I usually don’t answer personal attacks, but I feel led to make an exception in your case. You attack me as unloving. While it is true that I am not here to “make nice,” I think that the biblical concept of love is broader than that. Just look at Jesus’ denunciations of the Pharisees and even His own disciples, calling Peter “Satan.”

Although love is primarily focused on what the other person needs most, it can take many different forms.

  • My brothers, if one of you should wander from the truth and someone should bring him back, remember this: Whoever turns a sinner from the error of his way will save him from death and cover over a multitude of sins. (James 5:19-20) 
I wish that this could always be done by “making nice,” but it often requires more than that. Sometimes – and there are many examples of this in the NT – it requires direct speaking, even when it might be painful.

You smear me by calling me “a modern biblical literalist.” No one is a literalist. I certainly don’t follow Jesus literally when He taught to “pluck your eye out,” nor does anyone else. We are not such idiots, as the TE would have us, that we cannot discern between literal and figurative language.

Meanwhile you claim that the TE has a high view of Scripture. However, the TE clearly does not have a high view of Scripture when he dismisses the historicity of Adam, even though he is found in genealogies, and dismiss the many NT references to the first several chapters of Genesis as historical.
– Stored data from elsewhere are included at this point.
**config.mk**
```make
export PLATFORM = sky130hd
export DESIGN_NAME = port_pins
export DESIGN_NICKNAME = d
export VERILOG_FILES = /design/src/hdl/port_pkg.sv /design/src/hdl/port_pins.sv /design/src/hdl/tick_divider.sv /design/src/hdl/noise_filter.sv
export SDC_FILE = /design/constraint.sdc
export NUM_CORES = 1
export LEC_CHECK = 0
export BUFFER_PORTS_ARGS = -buffer_cell sky130_fd_sc_hd__buf_4
export CAP_MARGIN = 5
export CORE_UTILIZATION = 50
export CTS_BUF_LIST = sky130_fd_sc_hd__clkbuf_8
export DETAILED_ROUTE_END_ITERATION = 10
export PLACE_DENSITY = 0.93
export SLEW_MARGIN = 20
export SYNTH_ARGS = -nofsm -noshare
export SYNTH_HDL_FRONTEND = slang
export SYNTH_SLANG_ARGS = --single-unit
```
**constraint.sdc**
```tcl
create_clock -name hclk -period 2.2 [get_ports hclk]
set_clock_uncertainty 0.15 [all_clocks]
set_input_delay 0.44 -clock hclk [delete_from_list [all_inputs] [get_ports hclk]]
set_output_delay 0.44 -clock hclk [all_outputs]
set_load 0.01 [all_outputs]
```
“Well, so what,” you might say. This is serious! If you are unwilling to accept what the Bible so unimpeachably and historically teaches about the physical world, how can you take seriously what the Bible teaches about the spiritual world? You can’t, as Jesus explained to Nicodemus:

  • "You are Israel's teacher," said Jesus, "and do you not understand these things?  I tell you the truth, we speak of what we know, and we testify to what we have seen, but still you people do not accept our testimony. I have spoken to you of earthly things and you do not believe; how then will you believe if I speak of HEAVENLY THINGS? (John 3:10-12)
If the Bible is errant in what it teaches about the physical world, there is absolutely no reason to trust in what it says about the spiritual. Consequently, I have found that TEs’ views on ethical questions are almost indistinguishable from those of the educated elite. I wish it were otherwise.
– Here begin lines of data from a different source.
===== config.mk =====
export PLATFORM = sky130hd
export DESIGN_NAME = brc_ctrl
export DESIGN_NICKNAME = d
export VERILOG_FILES = /design/src/rtl/brc_pkg.sv /design/src/rtl/brc_sync.sv /design/src/rtl/brc_handover.sv /design/src/rtl/brc_ctrl.sv
export VERILOG_INCLUDE_DIRS = /design/src /design/src/rtl
export SDC_FILE = /design/constraint.sdc
export NUM_CORES = 1
export LEC_CHECK = 0
export BUFFER_PORTS_ARGS = -buffer_cell sky130_fd_sc_hd__buf_2
export CORE_MARGIN = 2
export CORE_UTILIZATION = 47
export DETAILED_ROUTE_END_ITERATION = 12
export PLACE_DENSITY = 0.95
export SYNTH_ARGS = -nofsm -noshare
export SYNTH_HDL_FRONTEND = slang
export SYNTH_SLANG_ARGS = --single-unit

===== constraint.sdc =====
create_clock -name pclk -period 3 [get_ports pclk]
set_input_delay 0.3 -clock pclk [delete_from_list [all_inputs] [get_ports pclk]]
set_output_delay 0.3 -clock pclk [all_outputs]
set_load 0.01 [all_outputs]

===== src/rtl/brc_map.svh =====
// offsets, field positions, reset values and counts of the bus release block
`ifndef BRC_MAP_SVH
`define BRC_MAP_SVH

// ----------------------------------------------------------------------------
// register map
// ----------------------------------------------------------------------------
`define BRC_OFF_REG       12'h000
`define BRC_APB_AW        12

// ----------------------------------------------------------------------------
// field layout
// ----------------------------------------------------------------------------
`define BRC_BIT_A23       7
`define BRC_BIT_ALLOW     0
`define BRC_PINS          4
`define BRC_RSVD_MASK     8'h0e
`define BRC_WMASK_WIDE    8'hf1
`define BRC_WMASK_NARROW  8'h01

// ----------------------------------------------------------------------------
// reset values
// ----------------------------------------------------------------------------
`define BRC_INIT_NARROW   8'hfe
`define BRC_INIT_WIDE     8'hee
`define BRC_RST_TMP       8'hfe
`define BRC_SYNC_RST      5'h10

// ----------------------------------------------------------------------------
// modes and counts
// ----------------------------------------------------------------------------
`define BRC_MODE_3        3'h3
`define BRC_MODE_4        3'h4
`define BRC_INIT_WAIT     3'h4
`define BRC_INIT_INC      3'h1

`endif


===== src/rtl/brc_pkg.sv =====
// types shared by the bus release and address pin control block
package brc_pkg;

    typedef logic [2:0] brc_mode_t;

    typedef struct packed {
        logic        psel;
        logic        penable;
        logic        pwrite;
        logic [11:0] paddr;
        logic [31:0] pwdata;
    } brc_apb_req_t;

    typedef struct packed {
        logic [31:0] prdata;
        logic        pready;
        logic        pslverr;
    } brc_apb_rsp_t;

    typedef enum logic {
        BRC_HO_IDLE,
        BRC_HO_GRANT
    } brc_ho_state_t;

endpackage


===== src/rtl/brc_sync.sv =====
// three-stage synchroniser, a bit changes once stages two and three agree
`timescale 1ns/1ps
`default_nettype none

module brc_sync #(
    parameter int           W   = 1,
    parameter logic [W-1:0] RST = '0
) (
    input  wire logic         pclk,
    input  wire logic         presetn,
    input  wire logic [W-1:0] din,
    output logic      [W-1:0] dout
);
    logic [W-1:0] s1_r;
    logic [W-1:0] s2_r;
    logic [W-1:0] s3_r;
    logic [W-1:0] out_r;
    logic [W-1:0] out_nxt;

    assign out_nxt = (~(s2_r ^ s3_r) & s2_r) | ((s2_r ^ s3_r) & out_r);
    assign dout    = out_r;

    always_ff @(posedge pclk or negedge presetn)
    begin
        if (!presetn)
        begin
            s1_r  <= RST;
            s2_r  <= RST;
            s3_r  <= RST;
            out_r <= RST;
        end
        else
        begin
            s1_r  <= din;
            s2_r  <= s1_r;
            s3_r  <= s2_r;
            out_r <= out_nxt;
        end
    end

endmodule // brc_sync

`default_nettype wire


===== src/rtl/brc_handover.sv =====
// grants the external bus to an outside master when allowed
`timescale 1ns/1ps
`default_nettype none

module brc_handover (
    input  wire logic pclk,
    input  wire logic presetn,
    input  wire logic allow,
    input  wire logic req_n,
    input  wire logic bus_idle,
    output logic      ack_n,
    output logic      ack_oe,
    output logic      released
);
    import brc_pkg::*;

    brc_ho_state_t state_r;
    brc_ho_state_t state_nxt;
    logic          ack_n_r;
    logic          ack_oe_r;
    logic          rel_r;
    wire           grant_nxt;

    always_comb
    begin
        state_nxt = state_r;
        case (state_r)
            BRC_HO_IDLE:
            begin
                if (allow && !req_n && bus_idle)
                    state_nxt = BRC_HO_GRANT;
            end
            BRC_HO_GRANT:
            begin
                if (req_n)
                    state_nxt = BRC_HO_IDLE;
            end
            default:
                state_nxt = BRC_HO_IDLE;
        endcase
    end

    assign grant_nxt = (state_nxt == BRC_HO_GRANT);
    assign ack_n     = ack_n_r;
    assign ack_oe    = ack_oe_r;
    assign released  = rel_r;

    always_ff @(posedge pclk or negedge presetn)
    begin
        if (!presetn)
        begin
            state_r  <= BRC_HO_IDLE;
            ack_n_r  <= 1'b1;
            ack_oe_r <= 1'b0;
            rel_r    <= 1'b0;
        end
        else
        begin
            state_r  <= state_nxt;
            ack_n_r  <= ~grant_nxt;
            // pin stays a port pin unless handover is allowed or the bus is granted
            ack_oe_r <= allow | grant_nxt;
            rel_r    <= grant_nxt;
        end
    end

endmodule // brc_handover

`default_nettype wire


===== src/rtl/brc_ctrl.sv =====
// bus release and address pin control register with apb slave
`timescale 1ns/1ps
`default_nettype none
`include "brc_map.svh"

module brc_ctrl (
    input  wire logic                  pclk,
    input  wire logic                  presetn,
    input  wire brc_pkg::brc_apb_req_t apb_req,
    output brc_pkg::brc_apb_rsp_t      apb_rsp,
    input  wire brc_pkg::brc_mode_t    op_mode_pin,
    input  wire logic                  hw_standby_pin,
    input  wire logic [3:0]            addr_hi,
    input  wire logic [3:0]            port_dout,
    input  wire logic [3:0]            port_oe,
    output logic [3:0]                 porta_pin_out,
    output logic [3:0]                 porta_pin_oe,
    output logic [3:0]                 porta_addr_sel,
    input  wire logic                  ext_bus_request_pin_n,
    input  wire logic                  bus_idle,
    output logic                       ext_bus_ack_n,
    output logic                       ext_bus_ack_oe,
    output logic                       bus_released,
    output logic                       bus_handover_allow
);
    import brc_pkg::*;

    // ------------------------------------------------------------------------
    // decoding helpers
    // ------------------------------------------------------------------------
    function automatic logic is_wide(input brc_mode_t m);
        is_wide = (m == `BRC_MODE_3) || (m == `BRC_MODE_4);
    endfunction

    function automatic logic [7:0] init_val(input brc_mode_t m);
        init_val = is_wide(m) ? `BRC_INIT_WIDE : `BRC_INIT_NARROW;
    endfunction

    // ------------------------------------------------------------------------
    // pin synchronisers
    // ------------------------------------------------------------------------
    logic [4:0] sync_in;
    logic [4:0] sync_out;
    brc_mode_t  mode_s;
    logic       hwstby_s;
    logic       req_n_s;

    assign sync_in = {ext_bus_request_pin_n, hw_standby_pin, op_mode_pin};

    brc_sync #(
        .W   (5),
        .RST (`BRC_SYNC_RST)
    ) u_sync (
        .pclk    (pclk),
        .presetn (presetn),
        .din     (sync_in),
        .dout    (sync_out)
    );

    assign mode_s   = sync_out[2:0];
    assign hwstby_s = sync_out[3];
    assign req_n_s  = sync_out[4];

    wire wide = is_wide(mode_s);

    // ------------------------------------------------------------------------
    // initial load after reset release and during hardware standby
    // ------------------------------------------------------------------------
    logic [2:0] init_cnt_r;
    logic       init_done_r;
    wire        init_hit  = (init_cnt_r == `BRC_INIT_WAIT);
    wire        init_load = (~init_done_r & init_hit) | hwstby_s;

    always_ff @(posedge pclk or negedge presetn)
    begin
        if (!presetn)
        begin
            init_cnt_r  <= 3'h0;
            init_done_r <= 1'b0;
        end
        else if (!init_done_r)
        begin
            init_cnt_r  <= init_cnt_r + `BRC_INIT_INC;
            init_done_r <= init_hit;
        end
    end

    // ------------------------------------------------------------------------
    // apb slave, one setup and one access cycle per transfer
    // ------------------------------------------------------------------------
    logic        pready_r;
    logic        pslverr_r;
    logic [31:0] prdata_r;
    logic [7:0]  reg_r;
    logic [7:0]  reg_nxt;

    wire        setup_ph = apb_req.psel & ~apb_req.penable;
    wire        acc_ph   = apb_req.psel & apb_req.penable & pready_r;
    wire        addr_hit = (apb_req.paddr == `BRC_OFF_REG);
    wire        wr_en    = acc_ph & apb_req.pwrite & addr_hit;
    wire [7:0]  wmask    = wide ? `BRC_WMASK_WIDE : `BRC_WMASK_NARROW;
    wire [7:0]  wr_val   = (reg_r & ~wmask) | (apb_req.pwdata[7:0] & wmask);
    wire [31:0] rd_val   = {24'h000000, reg_r | `BRC_RSVD_MASK};
    wire        rd_take  = setup_ph & ~apb_req.pwrite & addr_hit;
    wire [31:0] prdata_nxt = rd_take ? rd_val : 32'h00000000;

    // load wins over a write landing in the same cycle
    assign reg_nxt = init_load ? init_val(mode_s) :
                     wr_en     ? wr_val : reg_r;

    always_ff @(posedge pclk or negedge presetn)
    begin
        if (!presetn)
        begin
            pready_r  <= 1'b0;
            pslverr_r <= 1'b0;
            prdata_r  <= 32'h00000000;
        end
        else
        begin
            pready_r  <= setup_ph;
            pslverr_r <= setup_ph & ~addr_hit;
            prdata_r  <= prdata_nxt;
        end
    end

    // holds across software standby, only loads and writes change it
    always_ff @(posedge pclk or negedge presetn)
    begin
        if (!presetn)
            reg_r <= `BRC_RST_TMP;
        else
            reg_r <= reg_nxt;
    end

    assign apb_rsp.prdata  = prdata_r;
    assign apb_rsp.pready  = pready_r;
    assign apb_rsp.pslverr = pslverr_r;

    // ------------------------------------------------------------------------
    // port a pin function, pin 4+i carries address bit 23-i
    // ------------------------------------------------------------------------
    logic [3:0] sel_nxt;
    logic [3:0] pout_nxt;
    logic [3:0] poe_nxt;
    logic [3:0] sel_r;
    logic [3:0] pout_r;
    logic [3:0] poe_r;

    genvar i;
    generate
        for (i = 0; i < `BRC_PINS; i++)
        begin : g_pin
            assign sel_nxt[i]  = wide & ~reg_r[`BRC_BIT_A23 - i];
            assign pout_nxt[i] = sel_nxt[i] ? addr_hi[`BRC_PINS - 1 - i]
                                            : port_dout[i];
            assign poe_nxt[i]  = sel_nxt[i] | port_oe[i];
        end
    endgenerate

    always_ff @(posedge pclk or negedge presetn)
    begin
        if (!presetn)
        begin
            sel_r  <= 4'h0;
            pout_r <= 4'h0;
            poe_r  <= 4'h0;
        end
        else
        begin
            sel_r  <= sel_nxt;
            pout_r <= pout_nxt;
            poe_r  <= poe_nxt;
        end
    end

    assign porta_addr_sel = sel_r;
    assign porta_pin_out  = pout_r;
    assign porta_pin_oe   = poe_r;

    // ------------------------------------------------------------------------
    // bus handover
    // ------------------------------------------------------------------------
    logic allow_r;

    always_ff @(posedge pclk or negedge presetn)
    begin
        if (!presetn)
            allow_r <= 1'b0;
        else
            allow_r <= reg_r[`BRC_BIT_ALLOW];
    end

    assign bus_handover_allow = allow_r;

    brc_handover u_handover (
        .pclk     (pclk),
        .presetn  (presetn),
        .allow    (allow_r),
        .req_n    (req_n_s),
        .bus_idle (bus_idle),
        .ack_n    (ext_bus_ack_n),
        .ack_oe   (ext_bus_ack_oe),
        .released (bus_released)
    );

    // ------------------------------------------------------------------------
    // checks
    // ------------------------------------------------------------------------
    property p_init_wide;
        @(posedge pclk) disable iff (!presetn)
        (init_load && wide) |=> (reg_r == `BRC_INIT_WIDE);
    endproperty
    a_init_wide: assert property (p_init_wide)
        else $error("wide mode load value wrong");

    property p_hold;
        @(posedge pclk) disable iff (!presetn)
        (!init_load && !wr_en) |=> $stable(reg_r);
    endproperty
    a_hold: assert property (p_hold)
        else $error("register changed without load or write");

    property p_a23_sel;
        @(posedge pclk) disable iff (!presetn)
        (wide && !reg_r[`BRC_BIT_A23]) |=> sel_r[0];
    endproperty
    a_a23_sel: assert property (p_a23_sel)
        else $error("pin 4 not switched to address");

    property p_a22_port;
        @(posedge pclk) disable iff (!presetn)
        reg_r[`BRC_BIT_A23 - 1] |=> !sel_r[1];
    endproperty
    a_a22_port: assert property (p_a22_port)
        else $error("pin 5 carries address while bit set");

    property p_a21_data;
        @(posedge pclk) disable iff (!presetn)
        sel_nxt[2] |=> (pout_r[2] == $past(addr_hi[1])) && poe_r[2];
    endproperty
    a_a21_data: assert property (p_a21_data)
        else $error("pin 6 does not drive address bit 21");

    property p_narrow_ro;
        @(posedge pclk) disable iff (!presetn)
        (!wide && wr_en && !init_load) |=> $stable(reg_r[7:4]);
    endproperty
    a_narrow_ro: assert property (p_narrow_ro)
        else $error("address enable bits written in narrow mode");

    property p_a20_init;
        @(posedge pclk) disable iff (!presetn)
        (init_load && wide) ##1 wide |=> sel_r[3];
    endproperty
    a_a20_init: assert property (p_a20_init)
        else $error("pin 7 not address after wide load");

    property p_narrow_pin;
        @(posedge pclk) disable iff (!presetn)
        !wide |=> (sel_r == 4'h0);
    endproperty
    a_narrow_pin: assert property (p_narrow_pin)
        else $error("address pin selected in narrow mode");

    property p_rsvd_read;
        @(posedge pclk) disable iff (!presetn)
        rd_take |=> (prdata_r[3:1] == 3'h7) && (prdata_r[31:8] == 24'h0);
    endproperty
    a_rsvd_read: assert property (p_rsvd_read)
        else $error("reserved bits read wrong");

    property p_refuse;
        @(posedge pclk) disable iff (!presetn)
        (!allow_r && ext_bus_ack_n) |=> ext_bus_ack_n;
    endproperty
    a_refuse: assert property (p_refuse)
        else $error("bus handed over while not allowed");

    property p_grant;
        @(posedge pclk) disable iff (!presetn)
        (allow_r && !req_n_s && bus_idle && ext_bus_ack_n) |=> !ext_bus_ack_n;
    endproperty
    a_grant: assert property (p_grant)
        else $error("allowed request not granted");

    property p_wr_effect;
        @(posedge pclk) disable iff (!presetn)
        (wr_en && !init_load) |=> (reg_r[0] == $past(apb_req.pwdata[0]))
            ##1 (allow_r == $past(reg_r[0]));
    endproperty
    a_wr_effect: assert property (p_wr_effect)
        else $error("written allow bit not in effect next cycle");

endmodule // brc_ctrl

`default_nettype wire


* Word level (Yosys, flattened, before mapping)
Cells that the tools add are included.
Word-level totals: flip-flop bits (word level) 58, bits in latches 0, RAM bits 0, bits in read-only memories 0, input port bits 67, output and inout bits 50, word-level logic and storage cells 78, memories 0
Cells by class: $add $sub $neg 1, $mul 0, div/mod/pow operators 0, $lt $le $gt $ge 0, equality and inequality tests 3, shifts and indexed selects 0, multiplexer cells 13, bitwise gates (word level) 38, reductions and logical operators 6
Operators with widths (number):
- 8-bit two-way mux | 4
- 8-bit bitwise AND | 2
- 1-bit bitwise AND | 13
- 12-bit logical NOT | 1
- 5-bit bitwise AND | 2
- 1-bit NOT | 10
- 8-bit NOT | 1
- 8-bit bitwise OR | 1
- 1-bit two-way mux | 7
- 3-bit equality test, second input constant | 2
- 1-bit bitwise OR | 6
- 5-bit two-way mux | 1
- 5-bit NOT | 1
- 5-bit bitwise OR | 1
- 5-bit bitwise XOR | 1
- 3-bit by 1-bit adder with 3-bit output, second input constant | 1
- 3-bit by 2-bit equality test with 1-bit output, second input constant | 1
- 1-bit logical AND | 2
- 1-bit one-hot mux with 2 select lines | 1
- 2-bit nonzero test | 1
- 1-bit logical NOT | 1
- 1-bit logical OR | 1

* Depth between registers and ports, before layout
Gate-level depths: netlist of run 1.
depth in word-level cells 8, gate-level depth with buffers 6, mapped depth without buffers 6

* Modules after synthesis
From an unflattened synthesis of run 1, not the netlist that was laid out.
Second synthesis, totals: cells, all modules 148, area, all modules 2072.0 um2
Modules (own cells, without submodules):
- brc_ctrl | times used 1, cells each 115, area each 1406.3 um2, sequential area each 755.7 um2
- brc_sync | times used 1, cells each 25, area each 561.8 um2, sequential area each 505.5 um2
- brc_handover | times used 1, cells each 8, area each 103.8 um2, sequential area each 76.3 um2

* Worst setup path before layout of run 1
OpenSTA, ideal clock, no wires.
path type input port to flip-flop, start point input apb_req[34] in the netlist's numbering, end point register (tool-made name), library setup time 0.083 ns, data arrival time 1.307 ns, data required time 2.917 ns, path slack 1.610 ns, stages 4, buffers on the path 0, path through nor4_4 nand3_1 or4b_1 o311a_1
RTL lines:
- from (decl) | RTL line brc_ctrl.sv:9 | input wire brc_pkg::brc_apb_req_t apb_req,

==> results.sh, run 1 <==
export IMPL_crit_path_class="flop to flop"
export IMPL_synth_seq_area_share_pct=65.3
export IMPL_syn_area_per_cell_sq_um=13.9
export IMPL_via_count=1198
export IMPL_syn_area_sq_mm=0.00205
export IMPL_floorplan_die_width_um=70.0
export IMPL_yosys_register_bits=53
export IMPL_ratio_of_routed_vias_to_standard_cells=4.52
export IMPL_synthArstFlopShare_pct=100
export IMPL_final_setup_viol_count=0
export IMPL_floorplan_initialDensity_pct=50.1
export IMPL_core_rowCount=23
export IMPL_postCtsHoldBufs=0
export IMPL_drv_cap=0
export IMPL_grt_overflow_total=0
export IMPL_critical_path_reg2reg_startpoint="init_cnt_r[0]$_DFFE_PN0N_"
export IMPL_worst_endpoint_required_ns=3.23
export IMPL_worst_hold_path_type="primary input to flop"
export IMPL_period_utilization_pct=52.1
export IMPL_cts_clk_slew_worst_paths_ns=0.09
export IMPL_startpoint_type="flop"
export IMPL_detail_route_wl_per_cell_um=12.6
export IMPL_chipHeight_um=70.0
export IMPL_dpl_cell_count=257
export IMPL_antennaDiodeCount=0
export IMPL_ys_warnings_count=0
export IMPL_cts_root_buf="sky130_fd_sc_hd__clkbuf_8"
export IMPL_synth_distinct_cells=28
export IMPL_cells_after_synth=147
export IMPL_ys_flop_type="sky130_fd_sc_hd__dfrtp_1"
export IMPL_synth_enable_flop_cells=0
export IMPL_clock_skew_ns=0.00854
export IMPL_hold_depth=1
export IMPL_numPortBuffers=65
export IMPL_vdd_ir_drop_worst_v=0.000254
export IMPL_final_cell_count_no_fill=265
export IMPL_cts_buffers=5
export IMPL_post_route_drc_count=0
export IMPL_largest_net_degree_at_the_start_of_global_routing=54
export IMPL_number_of_iterations_in_the_first_detailed_routing_pass=4
export IMPL_report_power_total_mw=1.33
export IMPL_fill_cells=334
export IMPL_crit_fanout=9
export IMPL_syn2layout_area_growth_pct=18.3
export IMPL_slew_at_the_pin_closest_to_its_max_slew_limit_ns=1.11
export IMPL_tritoncts_num_sinks=53
export IMPL_postRouteAntennaNets=0
export IMPL_first_global_vias=1177
export IMPL_worst_slew_margin_rel_pct=26.1
export IMPL_hold_path_endpoint="u_sync.s1_r[4]$_DFF_PN1_"
export IMPL_final_max_slew_violation_count=0
export IMPL_final_common_cell="sky130_fd_sc_hd__buf_2"
export IMPL_antenna_violations_before_repair=0
export IMPL_place_congestion=0.702
export IMPL_routed_wl_um=3350
export IMPL_rsz_0062_raised_after_global_routing="false"
export IMPL_pin_count=117
export IMPL_detailed_place_hpwl_um=2540
export IMPL_cts_root_to_sink_buffers=2
export IMPL_drt_first_iter_violations=70
export IMPL_power_density_mw_per_mm2=551
export IMPL_grt_pass1_wl_um=5620
export IMPL_reg2reg_setup_slack_ns=1.44
export IMPL_leakage_nw=1.22
export IMPL_hold_viol_final=0
export IMPL_net_count_reported_at_finish=283
export IMPL_postLayoutCoreUtil_pct=59.3
export IMPL_hold_start="ext_bus_request_pin_n"
export IMPL_clk_insertion_delay_late_ns=0.30
export IMPL_die_area_sq_mm=0.00490
export IMPL_final_period_minus_worst_setup_slack_ns=1.56
export IMPL_cts_post_setup_buffers_inserted=0
export IMPL_cts_resized_gates=0
export IMPL_tritoncts_clock_tree="yes"
export IMPL_totalNegativeSetupSlack_ns=0
export IMPL_outcome="finished, final reports clean"
export IMPL_crit_arrival_ns=1.80
export IMPL_layout_common_cells="sky130_fd_sc_hd__buf_2, sky130_fd_sc_hd__dfrtp_1, sky130_fd_sc_hd__conb_1, sky130_fd_sc_hd__nor2_1, sky130_fd_sc_hd__dfstp_2"
export IMPL_critPathCaptureType="flop"
export IMPL_fmax_mhz=639
export IMPL_timing_reg2reg_worst_path_depth=6
export IMPL_post_route_cells_drive_above_1_share_pct=44.7
export IMPL_htreeDepth=2
export IMPL_core_region_area_sq_mm=0.00409
export IMPL_grt_util_all_layers_pct=15.1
You defend your faith in the Bible by what you have personally experienced, and that is good, but it clearly isn’t enough. One of your own, Karl Giberson, wrote:

  • “Acid is an appropriate metaphor for the erosion of my fundamentalism, as I slowly lost confidence in the Genesis story of creation and the scientific creationism that placed this ancient story within the framework of modern science….[Darwin’s] acid dissolved Adam and Eve; it ate through the Garden of Eden; it destroyed the historicity of the events of creation week. It etched holes in those parts of Christianity connected to the stories—the fall, “Christ as the second Adam,” the origins of sin, and nearly everything else that I counted sacred.” (Saving Darwin, 9-10)
Although he then insisted that this was as far as the acid would go, he later called the God of the OT a “genocidal maniac.” Should we not be concerned about this acid?